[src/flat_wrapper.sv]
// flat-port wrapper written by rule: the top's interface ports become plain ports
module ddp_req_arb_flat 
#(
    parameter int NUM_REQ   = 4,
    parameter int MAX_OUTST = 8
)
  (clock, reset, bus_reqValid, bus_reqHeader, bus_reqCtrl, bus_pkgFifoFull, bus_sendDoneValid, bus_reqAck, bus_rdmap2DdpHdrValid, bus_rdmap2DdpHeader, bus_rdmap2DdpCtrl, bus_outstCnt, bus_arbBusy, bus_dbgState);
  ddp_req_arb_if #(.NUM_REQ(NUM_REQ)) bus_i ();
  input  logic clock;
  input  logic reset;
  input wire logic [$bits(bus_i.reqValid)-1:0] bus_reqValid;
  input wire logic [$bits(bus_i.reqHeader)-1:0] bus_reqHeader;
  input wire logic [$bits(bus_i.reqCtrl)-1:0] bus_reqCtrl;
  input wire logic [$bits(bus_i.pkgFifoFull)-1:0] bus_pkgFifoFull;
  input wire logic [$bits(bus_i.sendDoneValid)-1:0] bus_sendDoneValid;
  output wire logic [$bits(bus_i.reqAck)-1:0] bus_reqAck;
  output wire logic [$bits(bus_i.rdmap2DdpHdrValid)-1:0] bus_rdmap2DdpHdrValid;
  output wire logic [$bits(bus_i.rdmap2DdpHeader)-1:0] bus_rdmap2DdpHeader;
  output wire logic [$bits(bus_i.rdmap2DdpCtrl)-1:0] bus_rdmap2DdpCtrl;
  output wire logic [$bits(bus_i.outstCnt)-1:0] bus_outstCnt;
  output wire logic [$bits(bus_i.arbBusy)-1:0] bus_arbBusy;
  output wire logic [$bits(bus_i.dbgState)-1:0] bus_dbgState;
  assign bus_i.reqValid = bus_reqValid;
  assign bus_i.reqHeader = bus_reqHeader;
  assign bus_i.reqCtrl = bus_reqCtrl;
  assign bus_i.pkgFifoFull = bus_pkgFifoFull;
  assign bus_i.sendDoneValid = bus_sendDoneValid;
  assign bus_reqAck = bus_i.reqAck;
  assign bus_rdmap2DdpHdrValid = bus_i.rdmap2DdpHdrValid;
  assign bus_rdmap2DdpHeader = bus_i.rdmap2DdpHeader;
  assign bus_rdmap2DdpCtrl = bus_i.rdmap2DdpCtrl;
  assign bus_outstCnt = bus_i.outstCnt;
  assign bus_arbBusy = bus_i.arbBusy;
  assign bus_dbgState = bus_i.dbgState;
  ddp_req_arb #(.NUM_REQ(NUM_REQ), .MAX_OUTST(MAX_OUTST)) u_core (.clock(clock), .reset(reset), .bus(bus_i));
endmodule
+ + +
Reproduce, please, every line of the records above without alteration.

[src/flat_wrapper.sv]
// flat-port wrapper written by rule: the top's interface ports become plain ports
module ddp_req_arb_flat 
#(
    parameter int NUM_REQ   = 4,
    parameter int MAX_OUTST = 8
)
  (clock, reset, bus_reqValid, bus_reqHeader, bus_reqCtrl, bus_pkgFifoFull, bus_sendDoneValid, bus_reqAck, bus_rdmap2DdpHdrValid, bus_rdmap2DdpHeader, bus_rdmap2DdpCtrl, bus_outstCnt, bus_arbBusy, bus_dbgState);
  ddp_req_arb_if #(.NUM_REQ(NUM_REQ)) bus_i ();
  input  logic clock;
  input  logic reset;
  input wire logic [$bits(bus_i.reqValid)-1:0] bus_reqValid;
  input wire logic [$bits(bus_i.reqHeader)-1:0] bus_reqHeader;
  input wire logic [$bits(bus_i.reqCtrl)-1:0] bus_reqCtrl;
  input wire logic [$bits(bus_i.pkgFifoFull)-1:0] bus_pkgFifoFull;
  input wire logic [$bits(bus_i.sendDoneValid)-1:0] bus_sendDoneValid;
  output wire logic [$bits(bus_i.reqAck)-1:0] bus_reqAck;
  output wire logic [$bits(bus_i.rdmap2DdpHdrValid)-1:0] bus_rdmap2DdpHdrValid;
  output wire logic [$bits(bus_i.rdmap2DdpHeader)-1:0] bus_rdmap2DdpHeader;
  output wire logic [$bits(bus_i.rdmap2DdpCtrl)-1:0] bus_rdmap2DdpCtrl;
  output wire logic [$bits(bus_i.outstCnt)-1:0] bus_outstCnt;
  output wire logic [$bits(bus_i.arbBusy)-1:0] bus_arbBusy;
  output wire logic [$bits(bus_i.dbgState)-1:0] bus_dbgState;
  assign bus_i.reqValid = bus_reqValid;
  assign bus_i.reqHeader = bus_reqHeader;
  assign bus_i.reqCtrl = bus_reqCtrl;
  assign bus_i.pkgFifoFull = bus_pkgFifoFull;
  assign bus_i.sendDoneValid = bus_sendDoneValid;
  assign bus_reqAck = bus_i.reqAck;
  assign bus_rdmap2DdpHdrValid = bus_i.rdmap2DdpHdrValid;
  assign bus_rdmap2DdpHeader = bus_i.rdmap2DdpHeader;
  assign bus_rdmap2DdpCtrl = bus_i.rdmap2DdpCtrl;
  assign bus_outstCnt = bus_i.outstCnt;
  assign bus_arbBusy = bus_i.arbBusy;
  assign bus_dbgState = bus_i.dbgState;
  ddp_req_arb #(.NUM_REQ(NUM_REQ), .MAX_OUTST(MAX_OUTST)) u_core (.clock(clock), .reset(reset), .bus(bus_i));
endmodule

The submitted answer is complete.